Although the best mode has been shown and described in the drawings and specification, certain terminology has been used for the purpose of describing the embodiments of the invention and is not intended to be limiting or to limit the scope of the invention described in the claims. It is not. Therefore, it will be understood by those skilled in the art that various changes and modifications may be made without departing from the scope of the present invention. Accordingly, the true scope of the present invention should be determined by the technical idea of the appended claims.

100: sequence input unit 200: sequence total length calculation unit
300: k-mer generation unit 400: k-mer /
500: k-mer frequency counting unit 600: sequence similarity calculating unit

Claims

A sequence input unit configured to input two sequences X and Y;
A sequence total length calculator configured to calculate an overall length of each of the sequences X and Y input from the sequence input unit;
A k-mer generating unit configured to generate k-mers by dividing each of the sequences X and Y inputted from the sequence input unit according to the set k;
A k-mer / number replacement unit configured to replace k-mers for each of the sequences X and Y generated by the k-mer generation unit with numbers using a hash map;
A k-mer frequency counting unit configured to count a frequency of k-mers substituted in the k-mer / number substitution unit; And
(K-mer distance) using the total length of each of the sequences X and Y and the frequency of k-mers counted by the k-mer frequency counting unit, calculated by the total length calculating unit of the sequence, And a k-mer conversion unit for calculating the similarity of the sequence.

The method according to claim 1,
The sequence similarity calculation unit calculates the sequence similarity by using the following Equation 1

(1)

Where X and Y represent the sequence, d _{X and Y} represent k-mer distances between sequence X and Y, τ represents k-mer, and n _X (τ) and n _Y τ denotes the frequency of the corresponding k-mer in the sequences X and Y, l _X and l _Y denote the total length of the sequences X and Y, respectively, and k denotes a constant indicating the length of the k-mer it means]

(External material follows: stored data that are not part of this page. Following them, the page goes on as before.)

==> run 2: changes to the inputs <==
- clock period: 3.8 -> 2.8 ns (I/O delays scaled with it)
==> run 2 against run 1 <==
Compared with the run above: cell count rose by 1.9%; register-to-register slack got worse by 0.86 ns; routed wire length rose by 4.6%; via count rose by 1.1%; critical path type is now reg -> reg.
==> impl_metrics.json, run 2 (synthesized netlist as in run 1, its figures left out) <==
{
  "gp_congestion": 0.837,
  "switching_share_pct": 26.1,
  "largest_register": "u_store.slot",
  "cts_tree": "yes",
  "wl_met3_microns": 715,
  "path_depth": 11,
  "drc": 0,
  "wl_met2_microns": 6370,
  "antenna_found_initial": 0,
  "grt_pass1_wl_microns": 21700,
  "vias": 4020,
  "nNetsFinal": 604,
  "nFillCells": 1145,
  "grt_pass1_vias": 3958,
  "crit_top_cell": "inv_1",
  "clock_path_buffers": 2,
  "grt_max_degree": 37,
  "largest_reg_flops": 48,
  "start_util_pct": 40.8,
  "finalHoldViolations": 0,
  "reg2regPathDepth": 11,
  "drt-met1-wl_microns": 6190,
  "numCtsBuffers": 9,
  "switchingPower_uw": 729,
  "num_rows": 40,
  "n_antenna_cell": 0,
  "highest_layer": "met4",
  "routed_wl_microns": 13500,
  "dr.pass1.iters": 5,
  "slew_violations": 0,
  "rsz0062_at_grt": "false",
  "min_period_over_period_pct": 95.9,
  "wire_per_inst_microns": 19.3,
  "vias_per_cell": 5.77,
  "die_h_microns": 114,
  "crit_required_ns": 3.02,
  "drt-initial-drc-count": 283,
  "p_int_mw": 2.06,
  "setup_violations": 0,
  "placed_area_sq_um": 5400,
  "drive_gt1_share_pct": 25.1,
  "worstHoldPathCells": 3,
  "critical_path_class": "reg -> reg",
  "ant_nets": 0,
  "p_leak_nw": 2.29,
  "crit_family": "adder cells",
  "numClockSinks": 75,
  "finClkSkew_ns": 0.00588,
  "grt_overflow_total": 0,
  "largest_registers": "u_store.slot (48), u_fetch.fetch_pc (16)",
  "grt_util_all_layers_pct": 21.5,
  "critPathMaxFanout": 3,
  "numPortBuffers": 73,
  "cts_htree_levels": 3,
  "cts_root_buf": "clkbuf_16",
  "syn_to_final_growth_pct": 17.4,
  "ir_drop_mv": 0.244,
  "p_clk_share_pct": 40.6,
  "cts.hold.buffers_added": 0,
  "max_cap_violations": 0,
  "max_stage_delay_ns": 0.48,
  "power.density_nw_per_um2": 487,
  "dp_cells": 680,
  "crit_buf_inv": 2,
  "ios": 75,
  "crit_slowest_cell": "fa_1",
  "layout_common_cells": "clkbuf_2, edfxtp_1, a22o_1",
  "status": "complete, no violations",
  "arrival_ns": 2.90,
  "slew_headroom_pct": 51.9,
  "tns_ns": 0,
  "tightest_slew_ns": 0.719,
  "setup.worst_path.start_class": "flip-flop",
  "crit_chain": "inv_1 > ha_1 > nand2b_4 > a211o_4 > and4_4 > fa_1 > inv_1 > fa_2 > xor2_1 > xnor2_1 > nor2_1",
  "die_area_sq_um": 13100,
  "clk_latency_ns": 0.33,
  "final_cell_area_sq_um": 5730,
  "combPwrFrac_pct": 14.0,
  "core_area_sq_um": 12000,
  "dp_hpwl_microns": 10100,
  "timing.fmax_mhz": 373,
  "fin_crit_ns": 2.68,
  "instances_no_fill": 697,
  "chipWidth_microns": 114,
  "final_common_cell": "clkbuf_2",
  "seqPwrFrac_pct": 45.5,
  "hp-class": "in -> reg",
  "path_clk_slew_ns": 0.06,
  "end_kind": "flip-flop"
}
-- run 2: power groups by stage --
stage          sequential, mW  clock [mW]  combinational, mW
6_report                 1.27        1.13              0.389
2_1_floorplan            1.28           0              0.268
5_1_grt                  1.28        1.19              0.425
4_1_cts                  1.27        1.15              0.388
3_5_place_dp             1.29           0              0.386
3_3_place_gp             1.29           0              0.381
--- src/rtl/mcrt_pkg.sv ---
package mcrt_pkg;
  localparam int DW     = 32;
  localparam int CTL_W  = 16;
  localparam int SEL_W  = 3;
  localparam int PRE_W  = 10;
  localparam int IE_BIT = 5;
  localparam int FL_BIT = 8;

  // terminal prescaler count for a divider code
  function automatic logic [PRE_W-1:0] pre_last(input logic [SEL_W-1:0] sel);
    logic [PRE_W:0] div;
    if (sel[2]) return '1;
    div = (PRE_W+1)'(4) << {sel[1:0], 1'b0};
    return PRE_W'(div - 1'b1);
  endfunction

  function automatic logic [DW-1:0] byte_merge(input logic [DW-1:0] old_v,
                                               input logic [DW-1:0] new_v,
                                               input logic [DW/8-1:0] be);
    logic [DW-1:0] r;
    r = old_v;
    for (int b = 0; b < DW/8; b++)
      if (be[b]) r[8*b +: 8] = new_v[8*b +: 8];
    return r;
  endfunction
endpackage

--- src/rtl/mcrt_prescaler.sv ---
module mcrt_prescaler
  import mcrt_pkg::*;
(
  input  logic             clk_i,
  input  logic             rst_ni,
  input  logic             run_i,
  input  logic [SEL_W-1:0] sel_i,
  output logic             tick_o
);
  logic [PRE_W-1:0] cnt_q;

  assign tick_o = run_i && (cnt_q >= pre_last(sel_i));

  always_ff @(posedge clk_i or negedge rst_ni) begin
    if (!rst_ni)                 cnt_q <= '0;
    else if (!run_i || tick_o)   cnt_q <= '0;
    else                         cnt_q <= cnt_q + 1'b1;
  end
endmodule

--- src/rtl/mcrt_channel.sv ---
module mcrt_channel
  import mcrt_pkg::*;
(
  input  logic             clk_i,
  input  logic             rst_ni,
  input  logic             run_i,
  input  logic             wr_rld_i,
  input  logic             wr_cnt_i,
  input  logic             wr_ctl_i,
  input  logic [DW/8-1:0]  be_i,
  input  logic [DW-1:0]    wdata_i,
  output logic [DW-1:0]    rld_o,
  output logic [DW-1:0]    cnt_o,
  output logic [CTL_W-1:0] ctl_o,
  output logic             tick_o,
  output logic             flag_o,
  output logic             ie_o,
  output logic             irq_o
);
  logic [DW-1:0]    rld_q, cnt_q;
  logic [SEL_W-1:0] sel_q;
  logic             ie_q, flag_q;
  logic             tick, under, clr;

  mcrt_prescaler u_pre (
    .clk_i  (clk_i),
    .rst_ni (rst_ni),
    .run_i  (run_i),
    .sel_i  (sel_q),
    .tick_o (tick)
  );

  assign under = tick && (cnt_q == '0);
  assign clr   = wr_ctl_i && be_i[1] && !wdata_i[FL_BIT];

  always_ff @(posedge clk_i or negedge rst_ni) begin
    if (!rst_ni) begin
      rld_q  <= '1;
      cnt_q  <= '1;
      sel_q  <= '0;
      ie_q   <= 1'b0;
      flag_q <= 1'b0;
    end else begin
      if (wr_rld_i) rld_q <= byte_merge(rld_q, wdata_i, be_i);
      if (wr_cnt_i)      cnt_q <= byte_merge(cnt_q, wdata_i, be_i);
      else if (under)    cnt_q <= rld_q;
      else if (tick)     cnt_q <= cnt_q - 1'b1;
      if (wr_ctl_i && be_i[0]) begin
        sel_q <= wdata_i[SEL_W-1:0];
        ie_q  <= wdata_i[IE_BIT];
      end
      flag_q <= under || (flag_q && !clr); // set wins
    end
  end

  always_comb begin
    ctl_o            = '0;
    ctl_o[SEL_W-1:0] = sel_q;
    ctl_o[IE_BIT]    = ie_q;
    ctl_o[FL_BIT]    = flag_q;
  end

  assign rld_o  = rld_q;
  assign cnt_o  = cnt_q;
  assign tick_o = tick;
  assign flag_o = flag_q;
  assign ie_o   = ie_q;
  assign irq_o  = flag_q && ie_q;
endmodule

--- src/rtl/mc_reload_timer.sv ---
module mc_reload_timer
  import mcrt_pkg::*;
#(
  parameter int NUM_CH = 3,
  parameter int ADDR_W = 6
) (
  input  logic              clk_i,
  input  logic              rst_ni,
  input  logic              req_i,
  input  logic              we_i,
  input  logic [ADDR_W-1:0] addr_i,
  input  logic [3:0]        be_i,
  input  logic [31:0]       wdata_i,
  output logic [31:0]       rdata_o,
  output logic [NUM_CH-1:0] irq_o
);
  localparam int WORD_W     = ADDR_W - 2;
  localparam int START_WORD = 1;
  localparam int BANK_BASE  = 2;
  localparam int BANK_WORDS = 3;

  function automatic logic [WORD_W-1:0] bank_word(input int ch, input int k);
    return WORD_W'(BANK_BASE + BANK_WORDS*ch + k);
  endfunction

  logic [WORD_W-1:0]           word;
  logic                        wr_en;
  logic [NUM_CH-1:0]           run_q;
  logic [NUM_CH-1:0]           wr_rld, wr_cnt, wr_ctl;
  logic [NUM_CH-1:0]           tick_w, flag_w, ie_w;
  logic [NUM_CH-1:0][DW-1:0]   rld_w, cnt_w;
  logic [NUM_CH-1:0][CTL_W-1:0] ctl_w;

  assign word  = addr_i[ADDR_W-1:2];
  assign wr_en = req_i && we_i && (addr_i[1:0] == 2'b00);

  always_ff @(posedge clk_i or negedge rst_ni) begin
    if (!rst_ni) run_q <= '0;
    else if (wr_en && word == WORD_W'(START_WORD) && be_i[0])
      run_q <= wdata_i[NUM_CH-1:0];
  end

  for (genvar n = 0; n < NUM_CH; n++) begin : g_ch
    assign wr_rld[n] = wr_en && (word == bank_word(n, 0));
    assign wr_cnt[n] = wr_en && (word == bank_word(n, 1));
    assign wr_ctl[n] = wr_en && (word == bank_word(n, 2));

    mcrt_channel u_ch (
      .clk_i    (clk_i),
      .rst_ni   (rst_ni),
      .run_i    (run_q[n]),
      .wr_rld_i (wr_rld[n]),
      .wr_cnt_i (wr_cnt[n]),
      .wr_ctl_i (wr_ctl[n]),
      .be_i     (be_i),
      .wdata_i  (wdata_i),
      .rld_o    (rld_w[n]),
      .cnt_o    (cnt_w[n]),
      .ctl_o    (ctl_w[n]),
      .tick_o   (tick_w[n]),
      .flag_o   (flag_w[n]),
      .ie_o     (ie_w[n]),
      .irq_o    (irq_o[n])
    );
  end

  always_comb begin
    rdata_o = '0;
    if (word == WORD_W'(START_WORD)) rdata_o[NUM_CH-1:0] = run_q;
    for (int n = 0; n < NUM_CH; n++) begin
      if (word == bank_word(n, 0)) rdata_o = rld_w[n];
      if (word == bank_word(n, 1)) rdata_o = cnt_w[n];
      if (word == bank_word(n, 2)) rdata_o = {16'h0, ctl_w[n]};
    end
  end
endmodule

--- config.mk ---
export PLATFORM = sky130hd
export DESIGN_NAME = mc_reload_timer
export DESIGN_NICKNAME = d
export VERILOG_FILES = /design/src/rtl/mcrt_pkg.sv /design/src/rtl/mcrt_prescaler.sv /design/src/rtl/mcrt_channel.sv /design/src/rtl/mc_reload_timer.sv
export SDC_FILE = /design/constraint.sdc
export NUM_CORES = 1
export LEC_CHECK = 0
export BUFFER_PORTS_ARGS = -buffer_cell sky130_fd_sc_hd__clkbuf_2
export CORE_MARGIN = 4
export CORE_UTILIZATION = 55
export DETAILED_ROUTE_END_ITERATION = 12
export PLACE_DENSITY = 0.76
export SKIP_CTS_REPAIR_TIMING = 1
export SLEW_MARGIN = 20
export SYNTH_ARGS = -nofsm -noshare
export SYNTH_HDL_FRONTEND = slang
export SYNTH_SLANG_ARGS = --single-unit
--- constraint.sdc ---
create_clock -name clk_i -period 2.9 [get_ports clk_i]
set_input_delay 0.58 -clock clk_i [delete_from_list [all_inputs] [get_ports clk_i]]
set_output_delay 0.58 -clock clk_i [all_outputs]
set_load 0.02 [all_outputs]
[src/rtl/fcm_pkg.sv]
package fcm_pkg;

    localparam int unsigned NUM_SRC = 3;
    localparam int unsigned RES_W   = 16;
    localparam logic [2:0]  ADDR_CTL = 3'd0;

    // Physical source index; SRC_NONE marks an unused selector code.
    typedef enum logic [1:0] {
        SRC_PRESC = 2'd0,
        SRC_IF    = 2'd1,
        SRC_CAL   = 2'd2,
        SRC_NONE  = 2'd3
    } src_e;

    typedef struct packed {
        logic [2:0] sel;
        logic [1:0] gate;
        logic       start;
    } ctl_t;

    function automatic src_e decode_src(input logic [2:0] code);
        src_e r;
        case (code)
            3'd1, 3'd7: r = SRC_IF;
            3'd2, 3'd3: r = SRC_PRESC;
            3'd4, 3'd5: r = SRC_CAL;
            default:    r = SRC_NONE;
        endcase
        return r;
    endfunction

    function automatic int unsigned gate_ms(input logic [1:0] code);
        int unsigned r;
        case (code)
            2'd0:    r = 4;
            2'd1:    r = 8;
            2'd2:    r = 32;
            default: r = 64;
        endcase
        return r;
    endfunction

endpackage
File: src/rtl/tnorm_pkg.sv
package tnorm_pkg;

    // Controller states
    typedef enum logic [0:0] {
        ST_IDLE = 1'b0,
        ST_NORM = 1'b1
    } tnorm_state_e;

endpackage

File: src/rtl/tnorm_clamp.sv
// Forces the requested timeout into the legal window.
module tnorm_clamp #(
    parameter int SECS_W   = 16,
    parameter int SECS_MIN = 1,
    parameter int SECS_MAX = 2048
) (
    input  logic [SECS_W-1:0] secs_i,
    output logic [SECS_W-1:0] secs_o
);
    localparam logic [SECS_W-1:0] LO = SECS_W'(SECS_MIN);
    localparam logic [SECS_W-1:0] HI = SECS_W'(SECS_MAX);

    always_comb begin
        if (secs_i < LO) begin
            secs_o = LO;
        end else if (secs_i > HI) begin
            secs_o = HI;
        end else begin
            secs_o = secs_i;
        end
    end
endmodule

Wherein the k-mer conversion apparatus is configured to calculate the sequence similarity using the k-mer conversion apparatus.

A k-mer conversion method for measuring the similarity of a sequence, which is implemented by a k-mer conversion apparatus for measuring the similarity of a sequence as set forth in claim 1 or 2, comprising:
A step of inputting two sequences X and Y from a sequence input unit;
The total length of each of the sequences X and Y inputted in the input step is calculated by the total sequence length calculating unit;
generating a k-mer by dividing each of the sequences X and Y inputted in the input step according to the set k;
replacing k-mers for each of the sequences X and Y generated by the k-mer / digit replacement unit with numbers using a hash map;
counting the frequency of the k-mer frequency counting unit for k-mers whose numbers have been replaced in the replacing step; And
(K-mer distance) using the total length of each of the sequences X and Y calculated in the calculation step and the frequency of k-mers counted in the counting step. A k-mer transformation method for measuring the similarity of sequences.